SOURCE DATA:

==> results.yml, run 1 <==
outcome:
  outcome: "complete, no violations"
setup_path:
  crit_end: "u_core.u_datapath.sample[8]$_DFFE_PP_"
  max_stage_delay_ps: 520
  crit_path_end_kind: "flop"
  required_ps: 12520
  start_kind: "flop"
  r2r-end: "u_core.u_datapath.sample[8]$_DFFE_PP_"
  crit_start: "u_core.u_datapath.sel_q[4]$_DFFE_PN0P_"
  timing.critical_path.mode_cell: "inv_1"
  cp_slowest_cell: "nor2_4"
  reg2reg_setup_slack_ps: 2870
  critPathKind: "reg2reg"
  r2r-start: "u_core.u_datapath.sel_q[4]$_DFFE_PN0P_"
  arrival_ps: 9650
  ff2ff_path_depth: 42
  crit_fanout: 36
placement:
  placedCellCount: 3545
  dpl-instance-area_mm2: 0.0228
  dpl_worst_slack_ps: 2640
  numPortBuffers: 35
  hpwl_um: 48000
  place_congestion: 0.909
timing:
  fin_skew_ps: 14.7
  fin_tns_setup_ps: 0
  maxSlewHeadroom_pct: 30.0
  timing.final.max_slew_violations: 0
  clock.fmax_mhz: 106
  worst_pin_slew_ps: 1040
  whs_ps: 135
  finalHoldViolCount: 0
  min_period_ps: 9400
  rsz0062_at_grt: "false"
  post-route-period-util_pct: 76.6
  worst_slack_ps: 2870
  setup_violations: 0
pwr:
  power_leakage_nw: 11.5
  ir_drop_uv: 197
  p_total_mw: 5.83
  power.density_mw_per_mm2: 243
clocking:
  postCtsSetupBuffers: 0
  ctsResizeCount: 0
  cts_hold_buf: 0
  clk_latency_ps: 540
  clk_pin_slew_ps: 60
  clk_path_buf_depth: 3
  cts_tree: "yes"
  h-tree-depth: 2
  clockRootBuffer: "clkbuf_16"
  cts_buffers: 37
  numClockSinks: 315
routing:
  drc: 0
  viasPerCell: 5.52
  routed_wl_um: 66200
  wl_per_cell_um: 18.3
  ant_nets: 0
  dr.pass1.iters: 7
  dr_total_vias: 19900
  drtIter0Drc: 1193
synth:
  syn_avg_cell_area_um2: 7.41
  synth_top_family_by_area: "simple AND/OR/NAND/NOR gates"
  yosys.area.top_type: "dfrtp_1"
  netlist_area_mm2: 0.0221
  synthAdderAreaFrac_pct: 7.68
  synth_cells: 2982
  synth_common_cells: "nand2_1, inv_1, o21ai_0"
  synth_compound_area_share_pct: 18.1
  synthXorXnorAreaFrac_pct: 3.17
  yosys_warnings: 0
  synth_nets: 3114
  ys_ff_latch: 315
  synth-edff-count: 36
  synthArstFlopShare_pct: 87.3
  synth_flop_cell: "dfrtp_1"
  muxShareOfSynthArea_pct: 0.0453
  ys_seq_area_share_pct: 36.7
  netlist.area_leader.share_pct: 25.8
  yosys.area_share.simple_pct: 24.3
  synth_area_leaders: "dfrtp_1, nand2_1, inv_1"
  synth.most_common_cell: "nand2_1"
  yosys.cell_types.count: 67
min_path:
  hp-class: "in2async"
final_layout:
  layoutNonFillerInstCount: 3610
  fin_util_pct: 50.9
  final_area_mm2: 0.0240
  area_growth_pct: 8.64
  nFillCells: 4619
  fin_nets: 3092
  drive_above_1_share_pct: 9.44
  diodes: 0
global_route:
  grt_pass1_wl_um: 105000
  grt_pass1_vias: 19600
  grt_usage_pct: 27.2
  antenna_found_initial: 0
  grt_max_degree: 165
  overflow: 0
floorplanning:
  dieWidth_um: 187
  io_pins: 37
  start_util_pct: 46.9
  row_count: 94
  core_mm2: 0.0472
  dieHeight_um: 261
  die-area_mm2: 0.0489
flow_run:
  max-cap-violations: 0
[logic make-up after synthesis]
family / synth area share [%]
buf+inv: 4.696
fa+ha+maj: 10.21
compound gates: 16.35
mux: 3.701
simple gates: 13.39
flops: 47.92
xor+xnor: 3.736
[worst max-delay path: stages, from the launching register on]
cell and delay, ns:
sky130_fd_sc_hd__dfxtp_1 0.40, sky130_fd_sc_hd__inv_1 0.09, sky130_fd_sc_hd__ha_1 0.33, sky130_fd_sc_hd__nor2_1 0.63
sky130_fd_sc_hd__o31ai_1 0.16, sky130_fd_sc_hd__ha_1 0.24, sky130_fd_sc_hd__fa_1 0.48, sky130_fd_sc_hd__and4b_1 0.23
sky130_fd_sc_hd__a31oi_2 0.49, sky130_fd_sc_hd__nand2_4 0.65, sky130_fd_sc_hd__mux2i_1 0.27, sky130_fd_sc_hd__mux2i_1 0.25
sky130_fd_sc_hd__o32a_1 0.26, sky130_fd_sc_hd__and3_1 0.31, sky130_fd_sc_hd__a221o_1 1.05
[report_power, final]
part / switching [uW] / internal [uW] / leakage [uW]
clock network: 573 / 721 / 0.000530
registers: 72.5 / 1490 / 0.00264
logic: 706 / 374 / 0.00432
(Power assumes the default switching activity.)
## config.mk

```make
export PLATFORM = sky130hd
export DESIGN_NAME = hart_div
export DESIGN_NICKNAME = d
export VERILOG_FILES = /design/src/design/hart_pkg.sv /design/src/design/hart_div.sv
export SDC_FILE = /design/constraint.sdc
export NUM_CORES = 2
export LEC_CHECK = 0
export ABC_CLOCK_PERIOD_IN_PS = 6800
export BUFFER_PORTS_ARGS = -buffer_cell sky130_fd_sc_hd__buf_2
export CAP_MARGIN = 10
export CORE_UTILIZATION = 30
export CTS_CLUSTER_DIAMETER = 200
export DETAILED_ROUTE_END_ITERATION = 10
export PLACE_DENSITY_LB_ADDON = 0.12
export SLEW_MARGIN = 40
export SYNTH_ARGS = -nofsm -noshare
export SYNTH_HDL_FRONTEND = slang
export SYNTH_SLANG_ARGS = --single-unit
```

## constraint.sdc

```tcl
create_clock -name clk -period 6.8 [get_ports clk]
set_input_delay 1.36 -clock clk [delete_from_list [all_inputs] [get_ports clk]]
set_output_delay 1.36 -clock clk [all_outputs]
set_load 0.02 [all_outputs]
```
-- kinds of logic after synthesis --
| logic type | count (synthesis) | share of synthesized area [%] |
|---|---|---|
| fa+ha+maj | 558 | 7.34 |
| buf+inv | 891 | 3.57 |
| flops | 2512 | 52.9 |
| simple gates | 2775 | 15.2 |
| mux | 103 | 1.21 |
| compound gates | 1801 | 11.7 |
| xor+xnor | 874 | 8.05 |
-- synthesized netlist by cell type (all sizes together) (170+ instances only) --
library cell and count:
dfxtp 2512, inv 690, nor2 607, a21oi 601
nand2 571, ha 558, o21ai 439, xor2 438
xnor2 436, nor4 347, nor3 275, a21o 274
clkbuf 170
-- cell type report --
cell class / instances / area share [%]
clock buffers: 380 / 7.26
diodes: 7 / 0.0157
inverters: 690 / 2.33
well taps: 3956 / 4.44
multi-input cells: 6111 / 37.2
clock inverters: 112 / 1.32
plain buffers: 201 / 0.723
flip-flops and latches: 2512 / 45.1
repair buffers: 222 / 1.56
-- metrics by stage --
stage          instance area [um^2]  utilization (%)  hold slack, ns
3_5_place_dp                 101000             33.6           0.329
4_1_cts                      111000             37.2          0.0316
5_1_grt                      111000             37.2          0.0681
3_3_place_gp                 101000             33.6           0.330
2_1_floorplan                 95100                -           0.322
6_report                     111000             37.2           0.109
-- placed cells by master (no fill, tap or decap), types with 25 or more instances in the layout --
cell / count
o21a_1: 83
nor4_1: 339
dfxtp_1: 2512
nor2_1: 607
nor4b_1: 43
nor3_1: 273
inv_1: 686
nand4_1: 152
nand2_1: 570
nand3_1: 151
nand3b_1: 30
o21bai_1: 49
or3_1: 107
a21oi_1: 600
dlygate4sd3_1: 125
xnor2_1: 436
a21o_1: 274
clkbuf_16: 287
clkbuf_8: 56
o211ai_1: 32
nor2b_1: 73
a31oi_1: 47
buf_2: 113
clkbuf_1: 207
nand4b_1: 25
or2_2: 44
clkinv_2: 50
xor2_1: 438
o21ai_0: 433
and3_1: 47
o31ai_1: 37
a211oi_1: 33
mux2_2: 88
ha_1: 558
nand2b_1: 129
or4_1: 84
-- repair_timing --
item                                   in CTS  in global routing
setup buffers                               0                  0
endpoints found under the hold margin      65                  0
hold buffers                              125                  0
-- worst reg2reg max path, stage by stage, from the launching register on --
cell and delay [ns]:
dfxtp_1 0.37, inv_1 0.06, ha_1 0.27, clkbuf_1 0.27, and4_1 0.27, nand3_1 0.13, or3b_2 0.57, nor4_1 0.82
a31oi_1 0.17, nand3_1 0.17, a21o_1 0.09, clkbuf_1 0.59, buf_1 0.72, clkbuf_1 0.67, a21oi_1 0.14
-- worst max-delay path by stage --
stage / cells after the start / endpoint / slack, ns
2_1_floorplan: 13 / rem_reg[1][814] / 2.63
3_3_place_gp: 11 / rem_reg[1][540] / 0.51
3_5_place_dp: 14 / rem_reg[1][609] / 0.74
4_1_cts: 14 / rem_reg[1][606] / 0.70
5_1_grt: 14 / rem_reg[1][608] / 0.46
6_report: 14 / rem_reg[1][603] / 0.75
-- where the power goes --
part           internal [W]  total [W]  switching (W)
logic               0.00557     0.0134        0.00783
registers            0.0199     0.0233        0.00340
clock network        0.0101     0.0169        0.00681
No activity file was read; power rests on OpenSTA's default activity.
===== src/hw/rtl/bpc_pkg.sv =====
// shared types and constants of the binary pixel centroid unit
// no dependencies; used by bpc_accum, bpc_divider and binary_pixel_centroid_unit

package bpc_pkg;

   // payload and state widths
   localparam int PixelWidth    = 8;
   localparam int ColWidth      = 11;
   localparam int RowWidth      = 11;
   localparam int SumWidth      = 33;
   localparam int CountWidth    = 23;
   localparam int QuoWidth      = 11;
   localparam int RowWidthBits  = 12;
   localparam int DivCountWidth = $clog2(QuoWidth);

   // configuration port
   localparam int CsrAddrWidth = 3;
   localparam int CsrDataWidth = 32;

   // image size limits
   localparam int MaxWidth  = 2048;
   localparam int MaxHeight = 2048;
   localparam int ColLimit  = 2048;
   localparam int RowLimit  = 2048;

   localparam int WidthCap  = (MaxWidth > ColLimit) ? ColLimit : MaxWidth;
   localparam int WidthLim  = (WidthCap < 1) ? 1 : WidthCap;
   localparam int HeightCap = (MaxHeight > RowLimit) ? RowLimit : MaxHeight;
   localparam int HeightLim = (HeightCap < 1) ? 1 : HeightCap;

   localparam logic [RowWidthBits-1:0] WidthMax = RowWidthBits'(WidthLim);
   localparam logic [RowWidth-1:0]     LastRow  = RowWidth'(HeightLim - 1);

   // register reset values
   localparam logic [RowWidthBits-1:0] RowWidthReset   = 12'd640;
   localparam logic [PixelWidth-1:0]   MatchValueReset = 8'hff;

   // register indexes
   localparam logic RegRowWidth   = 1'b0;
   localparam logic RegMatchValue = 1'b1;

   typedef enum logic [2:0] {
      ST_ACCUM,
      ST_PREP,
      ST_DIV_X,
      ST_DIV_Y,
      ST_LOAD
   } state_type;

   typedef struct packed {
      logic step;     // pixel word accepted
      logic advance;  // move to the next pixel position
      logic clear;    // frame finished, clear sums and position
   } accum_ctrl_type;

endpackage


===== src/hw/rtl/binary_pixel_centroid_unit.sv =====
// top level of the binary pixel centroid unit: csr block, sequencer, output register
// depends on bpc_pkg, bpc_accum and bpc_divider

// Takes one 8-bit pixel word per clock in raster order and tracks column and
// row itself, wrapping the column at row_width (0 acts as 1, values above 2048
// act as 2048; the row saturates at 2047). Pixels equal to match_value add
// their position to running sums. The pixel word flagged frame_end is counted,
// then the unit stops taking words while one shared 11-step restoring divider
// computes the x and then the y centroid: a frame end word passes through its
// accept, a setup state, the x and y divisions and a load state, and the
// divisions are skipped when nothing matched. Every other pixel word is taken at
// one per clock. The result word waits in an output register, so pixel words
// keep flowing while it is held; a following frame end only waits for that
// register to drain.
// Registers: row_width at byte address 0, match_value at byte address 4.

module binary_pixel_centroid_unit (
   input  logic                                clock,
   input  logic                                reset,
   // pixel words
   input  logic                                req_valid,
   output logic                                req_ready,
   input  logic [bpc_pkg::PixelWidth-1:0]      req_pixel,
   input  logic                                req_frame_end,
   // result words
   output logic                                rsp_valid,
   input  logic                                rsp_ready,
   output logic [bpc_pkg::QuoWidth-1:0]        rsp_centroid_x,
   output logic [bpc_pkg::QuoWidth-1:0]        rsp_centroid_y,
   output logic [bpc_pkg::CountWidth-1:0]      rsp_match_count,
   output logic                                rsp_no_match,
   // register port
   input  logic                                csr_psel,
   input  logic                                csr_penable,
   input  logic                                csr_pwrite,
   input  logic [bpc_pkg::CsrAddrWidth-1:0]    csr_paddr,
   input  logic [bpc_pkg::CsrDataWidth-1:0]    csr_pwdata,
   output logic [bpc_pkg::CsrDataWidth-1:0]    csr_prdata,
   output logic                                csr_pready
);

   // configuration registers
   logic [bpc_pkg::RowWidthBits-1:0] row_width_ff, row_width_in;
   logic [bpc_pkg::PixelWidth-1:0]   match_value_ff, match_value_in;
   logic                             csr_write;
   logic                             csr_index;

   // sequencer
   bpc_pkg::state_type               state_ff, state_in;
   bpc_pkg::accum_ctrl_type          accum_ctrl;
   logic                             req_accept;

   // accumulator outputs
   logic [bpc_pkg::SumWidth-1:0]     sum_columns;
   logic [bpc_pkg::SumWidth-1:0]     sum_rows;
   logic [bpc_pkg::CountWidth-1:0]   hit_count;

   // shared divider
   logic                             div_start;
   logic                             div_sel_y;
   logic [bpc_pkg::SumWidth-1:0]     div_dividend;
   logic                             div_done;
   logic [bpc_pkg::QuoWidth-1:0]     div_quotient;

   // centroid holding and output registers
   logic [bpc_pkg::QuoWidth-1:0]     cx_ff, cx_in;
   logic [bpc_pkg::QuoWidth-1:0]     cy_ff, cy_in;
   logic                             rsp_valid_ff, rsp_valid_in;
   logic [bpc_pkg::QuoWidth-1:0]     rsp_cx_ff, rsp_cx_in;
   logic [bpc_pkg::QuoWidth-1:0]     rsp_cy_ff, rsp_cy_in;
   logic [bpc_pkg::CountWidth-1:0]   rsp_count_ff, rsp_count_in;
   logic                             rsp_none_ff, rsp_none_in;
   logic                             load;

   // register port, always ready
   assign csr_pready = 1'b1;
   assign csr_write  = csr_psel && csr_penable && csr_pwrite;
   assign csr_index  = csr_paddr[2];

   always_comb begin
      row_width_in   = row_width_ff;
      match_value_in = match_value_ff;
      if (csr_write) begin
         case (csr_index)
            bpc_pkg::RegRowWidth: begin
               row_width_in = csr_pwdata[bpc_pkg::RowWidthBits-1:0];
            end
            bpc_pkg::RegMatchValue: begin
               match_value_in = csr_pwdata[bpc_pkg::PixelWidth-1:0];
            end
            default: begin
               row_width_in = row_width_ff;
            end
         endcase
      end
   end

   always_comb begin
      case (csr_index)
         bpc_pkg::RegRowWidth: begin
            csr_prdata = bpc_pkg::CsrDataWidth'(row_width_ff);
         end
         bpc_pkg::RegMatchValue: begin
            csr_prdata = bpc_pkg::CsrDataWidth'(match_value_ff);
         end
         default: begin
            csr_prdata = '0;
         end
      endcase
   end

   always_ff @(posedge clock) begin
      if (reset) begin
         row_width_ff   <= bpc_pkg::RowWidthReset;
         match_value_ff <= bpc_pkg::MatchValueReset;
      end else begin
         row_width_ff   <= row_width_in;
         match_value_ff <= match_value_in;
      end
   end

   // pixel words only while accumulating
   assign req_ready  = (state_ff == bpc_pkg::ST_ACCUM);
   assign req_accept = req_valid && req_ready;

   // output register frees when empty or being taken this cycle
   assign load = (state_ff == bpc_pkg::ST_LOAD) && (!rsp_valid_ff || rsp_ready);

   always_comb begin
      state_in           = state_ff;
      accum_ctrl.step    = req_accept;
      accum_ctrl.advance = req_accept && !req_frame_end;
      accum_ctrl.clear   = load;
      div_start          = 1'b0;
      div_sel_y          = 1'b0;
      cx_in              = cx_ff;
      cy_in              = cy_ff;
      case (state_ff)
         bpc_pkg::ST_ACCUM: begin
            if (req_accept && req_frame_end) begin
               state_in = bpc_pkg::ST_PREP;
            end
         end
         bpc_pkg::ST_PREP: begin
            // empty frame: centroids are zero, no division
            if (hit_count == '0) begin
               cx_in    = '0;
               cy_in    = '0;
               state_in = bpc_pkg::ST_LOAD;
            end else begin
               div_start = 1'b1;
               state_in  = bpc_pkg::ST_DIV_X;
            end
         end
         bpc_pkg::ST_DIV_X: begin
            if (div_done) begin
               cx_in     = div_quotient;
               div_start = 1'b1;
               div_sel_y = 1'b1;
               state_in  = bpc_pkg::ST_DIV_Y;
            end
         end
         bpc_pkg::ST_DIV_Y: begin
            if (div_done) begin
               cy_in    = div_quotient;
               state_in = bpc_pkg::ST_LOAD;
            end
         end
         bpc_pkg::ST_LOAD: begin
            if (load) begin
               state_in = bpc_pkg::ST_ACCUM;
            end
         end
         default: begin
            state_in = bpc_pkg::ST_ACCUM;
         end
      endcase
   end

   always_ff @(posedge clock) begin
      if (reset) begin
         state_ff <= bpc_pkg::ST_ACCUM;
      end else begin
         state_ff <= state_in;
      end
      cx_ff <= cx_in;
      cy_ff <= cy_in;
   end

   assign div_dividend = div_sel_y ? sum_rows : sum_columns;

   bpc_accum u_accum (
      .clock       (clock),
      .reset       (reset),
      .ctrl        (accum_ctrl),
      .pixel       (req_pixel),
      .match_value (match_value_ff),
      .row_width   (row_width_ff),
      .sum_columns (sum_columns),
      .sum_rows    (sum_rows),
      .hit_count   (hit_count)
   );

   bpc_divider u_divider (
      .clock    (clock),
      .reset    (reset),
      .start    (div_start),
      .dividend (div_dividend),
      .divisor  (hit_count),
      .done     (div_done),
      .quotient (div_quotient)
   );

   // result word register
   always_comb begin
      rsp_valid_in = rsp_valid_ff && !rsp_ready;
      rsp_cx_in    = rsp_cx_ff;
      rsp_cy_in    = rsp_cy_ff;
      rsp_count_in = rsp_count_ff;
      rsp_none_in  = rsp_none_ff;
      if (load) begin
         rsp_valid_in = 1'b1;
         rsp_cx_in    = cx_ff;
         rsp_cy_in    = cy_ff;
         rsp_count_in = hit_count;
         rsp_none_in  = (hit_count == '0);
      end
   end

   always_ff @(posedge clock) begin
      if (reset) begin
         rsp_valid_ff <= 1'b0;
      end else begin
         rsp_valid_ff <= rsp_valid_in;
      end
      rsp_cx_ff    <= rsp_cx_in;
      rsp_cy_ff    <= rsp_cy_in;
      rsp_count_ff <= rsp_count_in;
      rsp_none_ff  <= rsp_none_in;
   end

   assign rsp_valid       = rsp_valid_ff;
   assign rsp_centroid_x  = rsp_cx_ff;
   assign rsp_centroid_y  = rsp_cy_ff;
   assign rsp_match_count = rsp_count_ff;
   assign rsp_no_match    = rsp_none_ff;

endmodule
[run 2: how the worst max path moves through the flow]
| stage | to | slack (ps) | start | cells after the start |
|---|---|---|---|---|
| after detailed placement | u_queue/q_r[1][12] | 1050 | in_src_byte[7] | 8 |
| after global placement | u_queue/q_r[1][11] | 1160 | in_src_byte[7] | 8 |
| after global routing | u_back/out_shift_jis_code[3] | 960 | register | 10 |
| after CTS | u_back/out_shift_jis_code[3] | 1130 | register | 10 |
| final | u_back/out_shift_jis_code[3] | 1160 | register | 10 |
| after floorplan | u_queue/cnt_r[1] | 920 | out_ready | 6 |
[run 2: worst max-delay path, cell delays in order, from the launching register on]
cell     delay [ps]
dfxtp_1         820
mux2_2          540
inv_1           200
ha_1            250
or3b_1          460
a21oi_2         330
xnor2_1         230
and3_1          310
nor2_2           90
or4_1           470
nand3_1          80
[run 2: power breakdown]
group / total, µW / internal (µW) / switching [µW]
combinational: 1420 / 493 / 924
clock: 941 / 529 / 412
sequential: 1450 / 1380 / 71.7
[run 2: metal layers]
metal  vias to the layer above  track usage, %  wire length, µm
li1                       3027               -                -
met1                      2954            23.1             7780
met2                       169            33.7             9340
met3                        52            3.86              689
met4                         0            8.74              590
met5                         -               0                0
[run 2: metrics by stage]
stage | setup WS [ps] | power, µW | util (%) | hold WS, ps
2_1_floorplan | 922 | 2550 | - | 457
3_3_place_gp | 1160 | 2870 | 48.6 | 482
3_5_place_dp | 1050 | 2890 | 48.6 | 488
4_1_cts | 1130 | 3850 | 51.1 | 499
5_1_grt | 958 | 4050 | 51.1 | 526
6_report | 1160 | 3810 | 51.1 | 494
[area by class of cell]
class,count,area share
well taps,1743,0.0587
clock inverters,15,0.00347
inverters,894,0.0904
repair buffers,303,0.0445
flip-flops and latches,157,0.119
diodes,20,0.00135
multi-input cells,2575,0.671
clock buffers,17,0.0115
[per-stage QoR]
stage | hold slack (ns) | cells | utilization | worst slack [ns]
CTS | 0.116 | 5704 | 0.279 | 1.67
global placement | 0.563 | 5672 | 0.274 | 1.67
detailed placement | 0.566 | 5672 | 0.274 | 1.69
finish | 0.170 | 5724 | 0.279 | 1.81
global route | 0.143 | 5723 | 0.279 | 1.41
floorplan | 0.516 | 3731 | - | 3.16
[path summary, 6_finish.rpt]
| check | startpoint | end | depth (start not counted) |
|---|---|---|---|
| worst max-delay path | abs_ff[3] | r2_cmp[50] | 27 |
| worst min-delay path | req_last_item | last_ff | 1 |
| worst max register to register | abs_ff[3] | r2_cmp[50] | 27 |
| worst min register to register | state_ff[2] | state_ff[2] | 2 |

YOUR INSTRUCTIONS:
Copy exactly the lines that begin with the one containing "flip-flops and latches,157,0.119" and continue to the end of the records, both included, and nothing more.

RESPONSE TO THE TASK:
flip-flops and latches,157,0.119
diodes,20,0.00135
multi-input cells,2575,0.671
clock buffers,17,0.0115
[per-stage QoR]
stage | hold slack (ns) | cells | utilization | worst slack [ns]
CTS | 0.116 | 5704 | 0.279 | 1.67
global placement | 0.563 | 5672 | 0.274 | 1.67
detailed placement | 0.566 | 5672 | 0.274 | 1.69
finish | 0.170 | 5724 | 0.279 | 1.81
global route | 0.143 | 5723 | 0.279 | 1.41
floorplan | 0.516 | 3731 | - | 3.16
[path summary, 6_finish.rpt]
| check | startpoint | end | depth (start not counted) |
|---|---|---|---|
| worst max-delay path | abs_ff[3] | r2_cmp[50] | 27 |
| worst min-delay path | req_last_item | last_ff | 1 |
| worst max register to register | abs_ff[3] | r2_cmp[50] | 27 |
| worst min register to register | state_ff[2] | state_ff[2] | 2 |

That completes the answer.